Thanks to classmate Caitlin O’Donnell for this link to Time magazine’s cover story this week on Aung San Suu Kyi.

A stylish, descriptive essay-feature, the article doesn’t hide author Hannah Beech’s high regard for “the lady” as it aims to portray the sense of surveillance not only on the political figure but on media professions covering her.

Thus, Beech opens the story describing her rush to avoid the government watchers who followed her across the “haunted, betel-nut-stained streets of old Rangoon, past street-side tailors hunched over ancient sewing machines and open-air bookstalls selling worm-eaten copies of Orwell and Kipling.”

Yes. So Orwell and Kipling, a couple of old British writers, here evoke the musty scent of the colonial British era, or rather the remains and discards from it.  Add this to today’s video on Burma/Myanmar, and we gain some sense of how repressive governments aim to limit — or, at the least, monitor — unwanted media attention.

The magazine also provides this related photo gallery.

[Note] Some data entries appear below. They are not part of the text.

$ cat src/rtl/braille_cell_sequencer.sv
// braille_cell_sequencer: buffers braille cells in a small FIFO and plays
// them out on the dot-actuator bus. Each cell is shown for a programmable
// hold time and then blanked for a programmable gap.
module braille_cell_sequencer #(
  parameter int DOTS   = 6,
  parameter int DEPTH  = 4,
  parameter int HOLD_W = 16
) (
  input  logic                     clk,
  input  logic                     rst,
  input  logic                     in_valid,
  output logic                     in_ready,
  input  logic [DOTS-1:0]          in_dots,
  input  logic                     enable,
  input  logic [HOLD_W-1:0]        hold_cycles,
  input  logic [HOLD_W-1:0]        gap_cycles,
  output logic [DOTS-1:0]          dots_out,
  output logic                     cell_active,
  output logic                     cell_done,
  output logic [$clog2(DEPTH):0]   count,
  output logic                     empty,
  output logic                     full
);

  localparam int AW = $clog2(DEPTH);
  localparam int CW = AW + 1;

  // Reject cell formats and buffer sizes the tile cannot drive.
  if (!(DOTS == 6 || DOTS == 8)) begin : g_bad_dots
    $error("braille_cell_sequencer: DOTS must be 6 or 8");
  end
  if (DEPTH < 2 || DEPTH > 16 || (DEPTH & (DEPTH - 1)) != 0) begin : g_bad_depth
    $error("braille_cell_sequencer: DEPTH must be a power of 2 in 2..16");
  end

  typedef enum logic [1:0] {
    IDLE = 2'd0,
    SHOW = 2'd1,
    GAP  = 2'd2
  } state_t;

  state_t               state, state_nx;
  logic [HOLD_W-1:0]    timer, timer_nx;
  logic [DOTS-1:0]      disp, disp_nx;

  logic [DOTS-1:0]      mem [DEPTH];
  logic [AW-1:0]        wr_ptr, rd_ptr;
  logic [CW-1:0]        cnt;

  logic                 push;
  logic                 pop;
  logic                 try_load;
  logic                 last;
  logic [HOLD_W-1:0]    hold_load;

  // Flow control and status are pure decodes of the occupancy count.
  assign empty    = (cnt == '0);
  assign full     = (cnt == CW'(DEPTH));
  assign in_ready = !full && !rst;
  assign count    = cnt;
  assign push     = in_valid && in_ready;

  // A zero hold still shows the cell for one cycle.
  assign hold_load = (hold_cycles == '0) ? HOLD_W'(1) : hold_cycles;
  assign last      = (timer == HOLD_W'(1));

  // Actuators are driven only while a cell is in SHOW, so reset blanks them at once.
  assign dots_out    = (state == SHOW) ? disp : '0;
  assign cell_active = (state == SHOW);
  assign cell_done   = (state == SHOW) && last;

  // Cell storage: written on push, read at the head pointer on pop.
  // NOTE: the storage array has no reset; pointers and count define which entries are valid.
  always_ff @(posedge clk) begin
    if (push) mem[wr_ptr] <= in_dots;
  end

  // FIFO pointers and occupancy; simultaneous push and pop cancel in the count.
  // NOTE: sequential state uses non-blocking assignments so all registers update from pre-edge values.
  always_ff @(posedge clk or posedge rst) begin
    if (rst) begin
      wr_ptr <= '0;
      rd_ptr <= '0;
      cnt    <= '0;
    end else begin
      if (push) wr_ptr <= wr_ptr + 1'b1;
      if (pop)  rd_ptr <= rd_ptr + 1'b1;
      case ({push, pop})
        2'b10:   cnt <= cnt + 1'b1;
        2'b01:   cnt <= cnt - 1'b1;
        default: cnt <= cnt;
      endcase
    end
  end

  // Sequencer state, cycle timer and display register.
  always_ff @(posedge clk or posedge rst) begin
    if (rst) begin
      state <= IDLE;
      timer <= '0;
      disp  <= '0;
    end else begin
      state <= state_nx;
      timer <= timer_nx;
      disp  <= disp_nx;
    end
  end

  // Next-state logic: count down SHOW/GAP, then try to start the next cell.
  // NOTE: every variable gets a default first so no path leaves it unassigned (no latches).
  always_comb begin
    state_nx = state;
    timer_nx = timer;
    disp_nx  = disp;
    pop      = 1'b0;
    try_load = 1'b0;

    case (state)
      IDLE: try_load = 1'b1;
      SHOW: begin
        timer_nx = timer - 1'b1;
        if (last) begin
          if (gap_cycles != '0) begin
            timer_nx = gap_cycles;
            state_nx = GAP;
          end else begin
            try_load = 1'b1;
          end
        end
      end
      GAP: begin
        timer_nx = timer - 1'b1;
        if (last) try_load = 1'b1;
      end
      default: state_nx = IDLE;
    endcase

    if (try_load) begin
      if (enable && !empty) begin
        pop      = 1'b1;
        disp_nx  = mem[rd_ptr];
        timer_nx = hold_load;
        state_nx = SHOW;
      end else begin
        state_nx = IDLE;
      end
    end
  end

endmodule

$ cat config.mk
export PLATFORM = sky130hd
export DESIGN_NAME = braille_cell_sequencer
export DESIGN_NICKNAME = d
export VERILOG_FILES = /design/src/rtl/braille_cell_sequencer.sv
export SDC_FILE = /design/constraint.sdc
export NUM_CORES = 1
export LEC_CHECK = 0
export BUFFER_PORTS_ARGS = -buffer_cell sky130_fd_sc_hd__buf_2
export CORE_ASPECT_RATIO = 1.5
export CORE_UTILIZATION = 50
export CTS_BUF_LIST = sky130_fd_sc_hd__clkbuf_2
export DETAILED_ROUTE_END_ITERATION = 16
export HOLD_SLACK_MARGIN = 0.15
export PLACE_DENSITY = 0.82
export SLEW_MARGIN = 40
export SYNTH_ARGS = -nofsm -noshare
export SYNTH_HDL_FRONTEND = slang
export SYNTH_SLANG_ARGS = --single-unit
$ cat constraint.sdc
create_clock -name clk -period 7.5 [get_ports clk]
set_clock_uncertainty 0.15 [all_clocks]
set_input_delay 1.125 -clock clk [delete_from_list [all_inputs] [get_ports clk]]
set_output_delay 1.125 -clock clk [all_outputs]
set_load 0.01 [all_outputs]
==> results of run 1 <==
-- power groups by stage --
stage	registers (uW)	logic [uW]	clock network (uW)
floorplan	487	506	0
global placement	528	576	0
detailed placement	532	595	0
CTS	526	597	121
global route	542	658	131
finish	528	594	116
-- stage by stage --
step           cell area, sq um  setup WS, ns  cells  total power (uW)
2_1_floorplan              3153         4.055    279             992.8
3_5_place_dp               3446         3.847    397              1127
5_1_grt                    3491         3.622    405              1331
6_report                   3491         3.776    405              1238
3_3_place_gp               3446         3.904    397              1104
4_1_cts                    3491         3.827    405              1244
-- Yosys cell counts (4+ instances only) --
| master | instances | area, sq um |
|---|---|---|
| dfrtp_1 | 31 | 775.7 |
| nand2_1 | 27 | 101.4 |
| edfxtp_1 | 24 | 720.7 |
| nor2_1 | 24 | 90.09 |
| o31ai_1 | 16 | 120.1 |
| inv_1 | 15 | 56.30 |
| ha_1 | 11 | 137.6 |
| nor4_1 | 10 | 62.56 |
| o21ai_0 | 9 | 45.04 |
| a221oi_2 | 8 | 120.1 |
| xor2_1 | 8 | 70.07 |
| and2_1 | 7 | 43.79 |
| nor3_1 | 7 | 35.03 |
| xnor2_1 | 7 | 61.31 |
| mux4_2 | 6 | 135.1 |
| and3_1 | 5 | 31.28 |
| a221oi_1 | 4 | 35.03 |
| clkbuf_1 | 4 | 15.01 |
| mux2_4 | 4 | 60.06 |
| nand3_1 | 4 | 20.02 |
-- cell families after synthesis --
kind of cell    after synthesis  synth area share
mux                          13           0.07262
compound gates               53            0.1397
buf+inv                      29           0.04881
fa+ha+maj                    12           0.05000
simple gates                101            0.1675
flops                        55            0.4746
xor+xnor                     16           0.04683
-- registers in the layout, summed over array words and instances, names as in the netlist --
| name | count |
|---|---|
| count | 3 |
| disp | 6 |
| mem | 24 |
| rd_ptr | 2 |
| state | 2 |
| timer | 16 |
| wr_ptr | 2 |
-- final timing paths --
kind	from	endpoint	slack [ns]	depth (start not counted)
max	timer[10]$_DFF_PP0_	cell_done	3.78	5
min	disp[1]$_DFFE_PP0P_	disp[1]$_DFFE_PP0P_	0.40	1
max reg2reg	timer[10]$_DFF_PP0_	count[2]$_DFFE_PP0P_	4.30	10
min reg2reg	disp[1]$_DFFE_PP0P_	disp[1]$_DFFE_PP0P_	0.40	1
max in group asynchronous	rst	disp[1]$_DFFE_PP0P_	6.33	3
min in group asynchronous	rst	count[1]$_DFFE_PP0P_	0.56	3
-- per-layer routing --
| metal | wire [um] | track usage | share of wire | up-vias |
|---|---|---|---|---|
| met3 | 393 | 0.04931 | 0.057 | 15 |
| met2 | 3736 | 0.3986 | 0.54 | 78 |
| li1 | - | - | - | 1139 |
| met4 | 157 | 0.08347 | 0.023 | 0 |
| met5 | 0 | 0 | 0 | - |
| met1 | 2610 | 0.2470 | 0.38 | 1160 |
-- critical path, cell delays in order, from the launching register on --
cell and delay [ns]:
dfrtp_1 0.51, nor4_1 0.61, nand4_2 0.29, nor2_1 0.16, buf_4 0.25, buf_2 0.17
-- area by class of cell --
cell class                      count  share of cell area
Clock buffer                        5            0.007168
Clock inverter                      3            0.005735
Inverter                           15             0.01613
Multi-Input combinational cell    195              0.4305
Sequential cell                    55              0.4287
Tap cell                           74             0.02652
Timing Repair Buffer               58             0.08530
==> reports/results.txt, run 1 <==
Worst-path clk slew - 0.28 ns
Avg Inst Size Synth - 11.30 sq um
min Tclk post-route - 3.724 ns
Crit Path Category - register to primary output
fin util - 0.5694
leakage power - 0.001487 uW
cell-internal power - 711.5 uW
Die Wd - 66.84 um
gr ovfl total - 0
core box area - 6131 sq um
Top FF cell, synth - dfrtp_1
worst-margin pin slew - 0.7183 ns
# fillers - 548
Data required, critical path - 6.22 ns
postcts setup bufs - 0
Max Clk Rate - 268.5 MHz
input/output buffers - 55
Max Root-Sink Buffers - 2
Remaining DRCs - 0
Hold Worst Slack - 0.3963 ns
CP Launch Type - register
hold buffers post-CTS - 0
EDFF count, synth - 24
synthesized instance count - 279
Final nets - 384
total clock sinks - 55
total die area - 6634 sq um
Starting Density - 0.5143
ANT cells - 0
Worst Hold Class - register to register
Post-DP HPWL - 5.200 mm
Layout area overhead - 10.71%
crit-path max FO - 12
root buf cell - clkbuf_2
DR pass1 iterations - 4
most common cell after layout, fill and taps aside - buf_2
GRT Overall Usage - 0.2216
number of DRC markers in iteration 0 - 164
post-synthesis sequential area ratio - 0.4746
Routed Antenna Nets - 0
Max Cap Viol - 0
Max-Slew Margin vs Limit - 0.5212
Syn Std Cell Area - 3153 sq um
Comb pwr share - 0.480
clk_lat worst skew - 0.45 ns
fin crit share - 0.4965
IO Count - 56
RSZ-0062 raised after global routing - false
cts repair resizes - 0
first-pass GRT wire length - 10.98 mm
post-synth net total - 333
Power Density - 354.8 nW/um^2
CTS tree - built
clock power share - 0.094
number of buffers created by CTS - 5
pin count of the biggest net entering global routing - 42
routability cong. - 0.8877
initial antenna violation count - 0
footprint of the multi-input gates - 1503 sq um
max-slew violations - 0
# rows - 35
status - finished, final reports clean
drt wl/cell - 17.03 um
Final Hold Viols - 0
Sw Share - 0.4255
layout cells sized above 1 - 0.2870
VDD IR-drop max - 0.1821 mV
chip height - 99.26 um
Post-Route Setup TNS - 0 ns
via/cell ratio - 5.906
P_sw - 526.9 uW
Yosys cell types - 53
register bit count reported by yosys - 55
H-tree Lvls - 2
Arr. time, crit path - 2.45 ns
power share of the sequential group - 0.427
Post-Route WL - 6.898 mm
ys async rst share - 0.5636
most frequent cells in the layout - 55 x buf_2, 31 x dfrtp_1, 27 x nand2_1
Worst setup EP type - primary output
Setup Viol. Count Final - 0
number of global-route vias before repair - 2,332
Sequential Area - 1496 sq um
Vias - 2,392
Synth Warn # - 0
Note: power is estimated with default switching activity, not from simulation.
==> inputs of run 2 (changes only) <==
Settings changed: PLACE_DENSITY 0.82 to 0.84.
Clock period 7.5 ns to 3.1 ns, I/O delays scaled along.
==> run 2 against run 1 <==
Effect of this change: cell count up 7.2%; first-iteration DRC count up 9.1%; hold slack worse by 0.17 ns; clock power rose to 2.7 times the previous value; register-to-register slack worse by 4.1 ns; sequential cell count unchanged; sequential power up 140%; via count up 5.2%; utilization up 5.1 points; routed wire length up 10%; combinational power rose to 2.6 times the previous value; largest cell class unchanged.
==> reports/results.txt, run 2 (synthesis gave the netlist of run 1 again) <==
Crit Path Category - register to primary output
Final nets - 413 (+7.6%)
drt wl/cell - 17.50 um (+2.7%)
Worst setup EP type - primary output
Max-Slew Margin vs Limit - 0.5815 (+0.06038)
Setup Viol. Count Final - 0 (unchanged)
number of buffers created by CTS - 5 (unchanged)
CP Launch Type - register
number of global-route vias before repair - 2,606 (+12%)
Layout area overhead - 20.56%
Post-DP HPWL - 5.399 mm (+3.8%)
most common cell after layout, fill and taps aside - buf_2
Post-Route Setup TNS - 0 ns (unchanged)
first-pass GRT wire length - 12.19 mm (+11%)
Power Density - 823.6 nW/um^2 (+130%)
IO Count - 56 (unchanged)
Routed Antenna Nets - 0 (unchanged)
max-slew violations - 0 (unchanged)
max reg flops - 24 (unchanged)
chip height - 99.26 um (unchanged)
number of DRC markers in iteration 0 - 179 (+9.1%)
leakage power - 0.001628 uW (+9.5%)
Arr. time, crit path - 2.26 ns (-0.19 ns)
status - finished, final reports clean
top flop regs - mem x24, timer x16, disp x6
Max Cap Viol - 0 (unchanged)
initial antenna violation count - 0 (unchanged)
Biggest register - mem
layout cells sized above 1 - 0.2861 (-0.0008980)
Worst Hold Class - input port to register
CTS tree - built
gr ovfl total - 0 (unchanged)
Starting Density - 0.5143 (unchanged)
GRT Overall Usage - 0.2466 (+0.02497)
# rows - 35 (unchanged)
fin crit share - 0.9265
Post-Route WL - 7.593 mm (+10%)
crit-path max FO - 12 (unchanged)
VDD IR-drop max - 0.5146 mV (+180%)
ANT cells - 0 (unchanged)
worst-margin pin slew - 0.6270 ns (-0.09127 ns)
total die area - 6634 sq um (unchanged)
Final Hold Viols - 0 (unchanged)
DR pass1 iterations - 4 (unchanged)
clk_lat worst skew - 0.45 ns (about the same)
via/cell ratio - 5.797 (-1.8%)
H-tree Lvls - 2 (unchanged)
input/output buffers - 55 (unchanged)
pin count of the biggest net entering global routing - 42 (unchanged)
# fillers - 524 (-4.4%)
core box area - 6131 sq um (unchanged)
Vias - 2,516 (+5.2%)
RSZ-0062 raised after global routing - false
routability cong. - 0.9295 (+4.7%)
Hold Worst Slack - 0.2282 ns (-0.1682 ns)
Die Wd - 66.84 um (unchanged)
root buf cell - clkbuf_2
Data required, critical path - 2.48 ns (-3.74 ns)
most frequent cells in the layout - 55 x buf_2, 31 x dfrtp_1, 27 x nand2_1
Worst-path clk slew - 0.29 ns (about the same)
Max Clk Rate - 348.2 MHz
Remaining DRCs - 0 (unchanged)
Max Root-Sink Buffers - 2 (unchanged)
min Tclk post-route - 2.872 ns
total clock sinks - 55 (unchanged)
==> run 2: cell types whose count changed in the layout (fill, tap and decap cells not counted), sizes merged <==
cell,delta
buf,+6
clkinvlp,-2
dlygate4sd3,+23
inv,+2
==> run 2: layout make-up <==
class / count / area, sq um / area share
multi-input combinational: 195 / 1531 / 0.4029
timing repair buffer: 87 / 573.1 / 0.1508
sequential: 55 / 1496 / 0.3937
inverter: 15 / 56.30 / 0.01481
tap: 74 / 92.59 / 0.02436
clock buffer: 5 / 25.02 / 0.006583
clock inverter: 3 / 26.28 / 0.006912
==> run 2: final timing paths <==
path | startpoint | to | slack [ns] | cells after the start
setup / recovery | timer[1]$_DFF_PP0_ | cell_done | 0.23 | 8
min in group asynchronous | rst | timer[14]$_DFF_PP0_ | 0.46 | 4
max in group asynchronous | rst | disp[4]$_DFFE_PP0P_ | 2.03 | 4
setup reg to reg | timer[1]$_DFF_PP0_ | count[2]$_DFFE_PP0P_ | 0.25 | 12
hold / removal | gap_cycles[3] | timer[3]$_DFF_PP0_ | 0.23 | 3
hold reg to reg | count[0]$_DFFE_PP0P_ | count[0]$_DFFE_PP0P_ | 0.39 | 1
==> run 2: repair_timing <==
item / CTS / global route
gates resized for setup: 0 / 4
hold buffers: 23 / 0
endpoints found under the hold margin: 71 / 0
setup buffers: 0 / 0
setup endpoints to repair: 0 / 4
==> run 2: layer usage <==
metal,share of wire,routed length [um],global-route usage,vias to the layer above
met5,0,0,0,-
met4,0.036,270,0.1031,0
met3,0.046,348,0.04472,20
met2,0.55,4208,0.4522,78
met1,0.36,2765,0.2682,1227
li1,-,-,-,1191
==> run 2: report_power, final <==
part | leakage [uW] | switching (uW) | internal (uW)
Combinational | 0.00100 | 801 | 736
Sequential | 0.000594 | 290 | 995
Clock | 0.0000339 | 244 | 64.7
==> run 2: per-stage QoR <==
step	utilization	power, uW	instance area (sq um)	cells	setup slack, ns
floorplan	-	2402	3153	279	0.07972
global placement	0.5694	2711	3491	403	0.1662
detailed placement	0.5694	2775	3491	403	-0.03636
CTS	0.6153	3104	3772	434	0.07072
global route	0.6200	3365	3801	434	0.006641
finish	0.6200	3130	3801	434	0.2278
==> run 2: critical path, cell delays in order (launching register included) <==
cell	delay [ns]
dfrtp_1	0.49
inv_1	0.09
ha_1	0.15
nor4b_4	0.22
nand4_2	0.19
buf_4	0.20
nor2_1	0.08
buf_4	0.23
buf_2	0.17
==> inputs of run 3 (changes only) <==
==> constraint.sdc (replaced) <==
create_clock -name clk -period 3.1 [get_ports clk]
set_clock_uncertainty 0.15 [all_clocks]
set_input_delay 0.62 -clock clk [delete_from_list [all_inputs] [get_ports clk]]
set_output_delay 0.62 -clock clk [all_outputs]
set_load 0.01 [all_outputs]
==> run 3 against run 2 <==
Effect of this change: register-to-register slack lost 0.02 ns; first-iteration DRC count shrank 18%; cell count shrank 4.4%; sequential power is essentially flat; combinational power is essentially flat; hold slack lost 0.019 ns; routed wire length shrank 5.2%; sequential share of layout area grew 2.4 points; final area shrank 5.8%; critical path type is now register to register; largest cell class unchanged; largest power group unchanged.
==> reports/results.txt, run 3 (synthesis gave the netlist of run 1 again) <==
status - finished, final reports clean
Max Root-Sink Buffers - 2 (unchanged)
Crit path max-delay family - simple AND/OR/NAND/NOR gates
Post-Route Setup TNS - 0 ns (unchanged)
first-pass GRT wire length - 11.78 mm (-3.3%)
gr ovfl total - 0 (unchanged)
worst path cell trace - nor4_1 > buf_4 > nand4_2 > a21oi_2 > and4b_1 > ha_1 > inv_1 > fa_1 > xor2_1 > nor2_1 > xor2_1
top flop regs - mem x24, timer x16, disp x6
PnR worst setup slack - 0.2335 ns (+0.005680 ns)
ANT cells - 0 (unchanged)
crit-path max FO - 5 (-7)
CP startpoint - timer[10]$_DFF_PP0_
Post-DP HPWL - 5.441 mm (+0.77%)
CTS tree - built
max reg flops - 24 (unchanged)
most common cell after layout, fill and taps aside - buf_2
DR pass1 iterations - 4 (unchanged)
pre-CTS WS - 0.003594 ns (+0.03996 ns)
Setup crit end - count[2]$_DFFE_PP0P_
Setup Viol. Count Final - 0 (unchanged)
Max Clk Rate - 348.9 MHz (+0.20%)
min Tclk post-route - 2.867 ns (-0.005680 ns)
Worst Hold Class - input port to register
H-tree Lvls - 2 (unchanged)
Post-Layout Inst Area - 3582 sq um (-5.8%)
Worst setup EP type - register
Remaining DRCs - 0 (unchanged)
leakage power - 0.001538 uW (-5.6%)
fin crit share - 0.9247 (-0.001832)
root buf cell - clkbuf_2
Most common cell on crit path - xor2_1
WP buf/inv - 2 (-2)
postcts setup bufs - 0 (unchanged)
Max Cap Viol - 0 (unchanged)
layout cells sized above 1 - 0.3109 (+0.02474)
clk_lat worst skew - 0.45 ns (about the same)
Post-Route WL - 7.195 mm (-5.2%)
RSZ-0062 raised after global routing - false
chip height - 99.26 um (unchanged)
Sequential Area - 1498 sq um (about the same)
max-slew violations - 0 (unchanged)
worst-margin pin slew - 0.4724 ns (-0.1546 ns)
pin count of the biggest net entering global routing - 42 (unchanged)
Data required, critical path - 3.33 ns (+0.85 ns)
Crit-path slowest cell - dfrtp_1
routability cong. - 0.9332 (+0.40%)
Hold Crit Depth - 3 (unchanged)
core box area - 6131 sq um (unchanged)
Arr. time, crit path - 3.10 ns (+0.84 ns)
initial antenna violation count - 0 (unchanged)
input/output buffers - 55 (unchanged)
CP max stage delay - 0.50 ns (about the same)
Worst-path clk slew - 0.28 ns (about the same)
number of cells on the critical path - 11 (+3)
Biggest register - mem
VDD IR-drop max - 0.5259 mV (+2.2%)
most frequent cells in the layout - 55 x buf_2, 30 x dfrtp_1, 27 x nand2_1
Final Hold Viols - 0 (unchanged)
Die Wd - 66.84 um (unchanged)
number of DRC markers in iteration 0 - 146 (-18%)
total clock sinks - 55 (unchanged)
CP Launch Type - register
R2R setup slack - 0.23 ns (-0.02 ns)
GRT Overall Usage - 0.2373 (-0.009300)
Vias - 2,439 (-3.1%)
Max-Slew Margin vs Limit - 0.6851 (+0.1035)
via/cell ratio - 5.877 (+1.4%)
footprint of the multi-input gates - 1518 sq um (-0.90%)
Crit Path Category - register to register
IO Count - 56 (unchanged)
Starting Density - 0.5143 (unchanged)
reg2reg path depth - 11 (-1)
FF-to-FF End - count[2]$_DFFE_PP0P_
Routed Antenna Nets - 0 (unchanged)
drt wl/cell - 17.34 um (-0.90%)
number of buffers created by CTS - 5 (unchanged)
# fillers - 551 (+5.2%)
Layout area overhead - 13.61%
number of global-route vias before repair - 2,579 (-1.0%)
DP Area - 3513 sq um (+0.65%)
reg2reg start - timer[10]$_DFF_PP0_
# rows - 35 (unchanged)
Power Density - 862.1 nW/um^2 (+4.7%)
Final nets - 394 (-4.6%)
total die area - 6634 sq um (unchanged)
[run 3: how the worst min path moves through the flow]
stage                     slack (ns)           startpoint                  end
after CTS                       0.18      hold_cycles[15]  timer[15]$_DFF_PP0_
after global routing            0.21           in_dots[4]  mem[3][4]$_DFFE_PP_
after global placement          0.33  disp[4]$_DFFE_PP0P_  disp[4]$_DFFE_PP0P_
after detailed placement        0.34  disp[5]$_DFFE_PP0P_  disp[5]$_DFFE_PP0P_
final                           0.21      hold_cycles[15]  timer[15]$_DFF_PP0_
after floorplan                 0.32  disp[0]$_DFFE_PP0P_  disp[0]$_DFFE_PP0P_
[run 3: power by group]
| group | internal [uW] | leakage (uW) | switching (uW) |
|---|---|---|---|
| sequential | 996 | 0.000593 | 292 |
| clock | 56.3 | 0.0000251 | 222 |
| combinational | 728 | 0.000920 | 794 |
| total | 1780 | 0.00154 | 1310 |
[run 3: area by class of cell]
| type | count | share of cell area |
|---|---|---|
| multi-input cells | 195 | 0.4237 |
| flip-flops and latches | 55 | 0.4181 |
| repair buffers | 68 | 0.1048 |
| well taps | 74 | 0.02585 |
| inverters | 15 | 0.01572 |
| clock buffers | 6 | 0.008383 |
| clock inverters | 2 | 0.003493 |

Burma: Politics after 63 Years of Independence

5 Jan

Here is a story from The Irrawaddy magazine, which is clearly no friend of the existing military regime in Myanmar, on the attitude of the nation’s rulers as they behold their sovereignty.

Of course, one of the more remarkable developments lately has been the release from house arrest of democracy activist Aung San Suu Kyi, who since then has been continuing her call for improvements in human rights in Myanmar, also traditionally known as Burma.

The magazine’s website does not indicate its political support, though the fact that it publishes in both English and Burmese suggests that it aims to reach both internal and international audiences.  An editorial offers a rebuke to government censors, saying this:

“The temporary suspension of at least nine Burmese journals for carrying news about Aung San Suu Kyi is a huge setback for the growing number of privately owned weekly publications who sought a small but enduring space to bring fresh air to a news-hungry Burmese readership.

“Burma’s censorship board, the Press Scrutiny and Registration Division (PSRD), announced the suspensions on Monday morning.”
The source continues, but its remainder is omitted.